Input for this task:
Content starts
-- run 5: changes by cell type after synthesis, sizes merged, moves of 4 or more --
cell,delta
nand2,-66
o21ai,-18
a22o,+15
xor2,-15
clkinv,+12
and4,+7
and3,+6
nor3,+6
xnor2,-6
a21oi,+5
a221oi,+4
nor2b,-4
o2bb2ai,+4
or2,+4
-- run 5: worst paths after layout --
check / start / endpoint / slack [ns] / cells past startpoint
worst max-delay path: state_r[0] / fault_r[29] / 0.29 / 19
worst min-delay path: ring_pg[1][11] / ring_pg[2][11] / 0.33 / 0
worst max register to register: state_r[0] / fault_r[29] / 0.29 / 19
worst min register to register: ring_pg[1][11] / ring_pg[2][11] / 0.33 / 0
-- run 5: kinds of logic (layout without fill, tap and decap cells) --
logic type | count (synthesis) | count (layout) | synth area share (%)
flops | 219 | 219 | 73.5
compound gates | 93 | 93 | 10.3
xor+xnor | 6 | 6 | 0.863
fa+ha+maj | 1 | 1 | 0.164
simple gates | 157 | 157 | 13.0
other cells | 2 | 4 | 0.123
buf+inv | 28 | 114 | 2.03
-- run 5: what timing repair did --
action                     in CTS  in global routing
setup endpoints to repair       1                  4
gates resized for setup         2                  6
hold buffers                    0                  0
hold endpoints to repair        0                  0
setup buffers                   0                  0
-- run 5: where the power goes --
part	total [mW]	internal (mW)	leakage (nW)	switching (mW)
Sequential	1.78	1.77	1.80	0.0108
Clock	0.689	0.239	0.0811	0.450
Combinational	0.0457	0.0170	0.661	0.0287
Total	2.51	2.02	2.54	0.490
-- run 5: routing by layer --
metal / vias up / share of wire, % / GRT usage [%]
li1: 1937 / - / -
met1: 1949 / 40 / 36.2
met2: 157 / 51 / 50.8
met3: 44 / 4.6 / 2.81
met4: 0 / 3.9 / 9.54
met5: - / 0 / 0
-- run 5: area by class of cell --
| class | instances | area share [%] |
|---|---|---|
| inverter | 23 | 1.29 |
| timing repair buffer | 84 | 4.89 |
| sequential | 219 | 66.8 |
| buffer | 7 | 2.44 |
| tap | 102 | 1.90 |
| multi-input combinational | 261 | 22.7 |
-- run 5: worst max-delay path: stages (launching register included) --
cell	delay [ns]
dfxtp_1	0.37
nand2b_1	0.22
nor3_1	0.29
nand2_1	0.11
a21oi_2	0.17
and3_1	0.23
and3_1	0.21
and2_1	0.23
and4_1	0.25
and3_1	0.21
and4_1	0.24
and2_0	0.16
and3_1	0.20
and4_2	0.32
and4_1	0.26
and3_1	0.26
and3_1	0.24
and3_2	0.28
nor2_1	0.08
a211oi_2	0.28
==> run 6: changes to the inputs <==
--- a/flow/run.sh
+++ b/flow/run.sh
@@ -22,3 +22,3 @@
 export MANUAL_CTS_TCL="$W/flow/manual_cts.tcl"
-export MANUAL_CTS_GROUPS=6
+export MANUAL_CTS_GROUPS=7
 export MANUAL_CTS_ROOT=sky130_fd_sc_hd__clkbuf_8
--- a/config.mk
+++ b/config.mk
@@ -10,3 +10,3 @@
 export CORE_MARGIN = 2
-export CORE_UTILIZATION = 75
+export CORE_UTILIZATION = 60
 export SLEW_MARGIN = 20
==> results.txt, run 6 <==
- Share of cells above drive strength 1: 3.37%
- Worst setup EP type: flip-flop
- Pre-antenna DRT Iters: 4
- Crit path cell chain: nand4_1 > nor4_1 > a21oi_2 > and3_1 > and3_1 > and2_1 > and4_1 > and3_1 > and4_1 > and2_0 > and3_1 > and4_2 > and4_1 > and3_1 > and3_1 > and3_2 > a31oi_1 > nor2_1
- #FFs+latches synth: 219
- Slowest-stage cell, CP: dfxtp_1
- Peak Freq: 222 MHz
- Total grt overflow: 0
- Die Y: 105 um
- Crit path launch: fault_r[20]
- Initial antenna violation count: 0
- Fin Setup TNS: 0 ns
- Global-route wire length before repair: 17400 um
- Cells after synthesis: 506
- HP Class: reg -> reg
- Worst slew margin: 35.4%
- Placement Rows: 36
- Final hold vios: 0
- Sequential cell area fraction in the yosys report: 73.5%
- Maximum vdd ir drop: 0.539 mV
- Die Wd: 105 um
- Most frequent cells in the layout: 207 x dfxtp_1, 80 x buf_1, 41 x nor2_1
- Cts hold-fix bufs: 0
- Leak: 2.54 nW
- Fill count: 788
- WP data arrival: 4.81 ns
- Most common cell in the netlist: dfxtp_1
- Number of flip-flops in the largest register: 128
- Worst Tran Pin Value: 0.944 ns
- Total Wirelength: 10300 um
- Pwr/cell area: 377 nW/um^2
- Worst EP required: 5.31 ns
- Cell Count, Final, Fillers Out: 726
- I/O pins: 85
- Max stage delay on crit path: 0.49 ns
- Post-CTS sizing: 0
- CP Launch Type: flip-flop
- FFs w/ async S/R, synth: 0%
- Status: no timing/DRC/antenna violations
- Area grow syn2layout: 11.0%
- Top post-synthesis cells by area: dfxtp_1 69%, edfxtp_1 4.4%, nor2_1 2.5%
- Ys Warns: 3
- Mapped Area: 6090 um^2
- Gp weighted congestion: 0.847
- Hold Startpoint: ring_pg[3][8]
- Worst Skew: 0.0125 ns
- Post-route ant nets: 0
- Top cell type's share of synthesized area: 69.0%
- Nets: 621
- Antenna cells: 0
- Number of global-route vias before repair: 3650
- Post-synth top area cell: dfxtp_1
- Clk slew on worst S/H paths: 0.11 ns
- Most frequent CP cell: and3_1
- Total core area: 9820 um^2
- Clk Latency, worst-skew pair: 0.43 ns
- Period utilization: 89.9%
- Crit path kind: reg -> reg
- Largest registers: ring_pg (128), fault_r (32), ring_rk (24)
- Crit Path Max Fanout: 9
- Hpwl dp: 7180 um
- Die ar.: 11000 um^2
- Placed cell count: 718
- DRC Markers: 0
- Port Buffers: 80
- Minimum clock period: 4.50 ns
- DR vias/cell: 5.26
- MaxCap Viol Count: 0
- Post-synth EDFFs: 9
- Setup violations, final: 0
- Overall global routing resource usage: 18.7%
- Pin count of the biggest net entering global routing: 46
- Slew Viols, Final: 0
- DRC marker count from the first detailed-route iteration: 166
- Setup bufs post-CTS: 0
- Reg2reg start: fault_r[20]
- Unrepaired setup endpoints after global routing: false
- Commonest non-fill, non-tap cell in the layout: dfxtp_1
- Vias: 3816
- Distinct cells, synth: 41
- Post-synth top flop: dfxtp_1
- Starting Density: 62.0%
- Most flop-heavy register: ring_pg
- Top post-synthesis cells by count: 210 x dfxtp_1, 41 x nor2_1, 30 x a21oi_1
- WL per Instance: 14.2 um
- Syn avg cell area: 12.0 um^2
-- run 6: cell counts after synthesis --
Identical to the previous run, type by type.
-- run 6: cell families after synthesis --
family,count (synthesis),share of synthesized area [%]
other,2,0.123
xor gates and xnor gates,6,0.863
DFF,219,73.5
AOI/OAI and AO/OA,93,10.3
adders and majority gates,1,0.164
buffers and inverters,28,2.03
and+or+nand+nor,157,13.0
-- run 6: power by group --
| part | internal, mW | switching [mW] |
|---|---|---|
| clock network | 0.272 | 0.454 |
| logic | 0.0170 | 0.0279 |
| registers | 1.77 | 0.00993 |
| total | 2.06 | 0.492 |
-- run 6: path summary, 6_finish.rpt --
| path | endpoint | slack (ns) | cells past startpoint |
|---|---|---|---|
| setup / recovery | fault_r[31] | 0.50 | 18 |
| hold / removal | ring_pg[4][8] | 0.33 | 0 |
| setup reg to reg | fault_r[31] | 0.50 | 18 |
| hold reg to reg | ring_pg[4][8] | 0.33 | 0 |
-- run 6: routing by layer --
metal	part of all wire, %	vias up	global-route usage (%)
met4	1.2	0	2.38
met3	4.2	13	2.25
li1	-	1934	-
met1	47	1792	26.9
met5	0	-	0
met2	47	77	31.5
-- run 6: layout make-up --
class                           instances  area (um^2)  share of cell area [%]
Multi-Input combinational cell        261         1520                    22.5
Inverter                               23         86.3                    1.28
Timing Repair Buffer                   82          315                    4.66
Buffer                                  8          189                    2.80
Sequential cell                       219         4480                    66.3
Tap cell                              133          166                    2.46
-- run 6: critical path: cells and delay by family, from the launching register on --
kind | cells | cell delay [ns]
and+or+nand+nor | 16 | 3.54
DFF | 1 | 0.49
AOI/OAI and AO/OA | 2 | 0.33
Content ends
Prompt: A complete answer gives every line of the data that includes "endpoints".

Exercise result:
setup endpoints to repair       1                  4
hold endpoints to repair        0                  0
- Unrepaired setup endpoints after global routing: false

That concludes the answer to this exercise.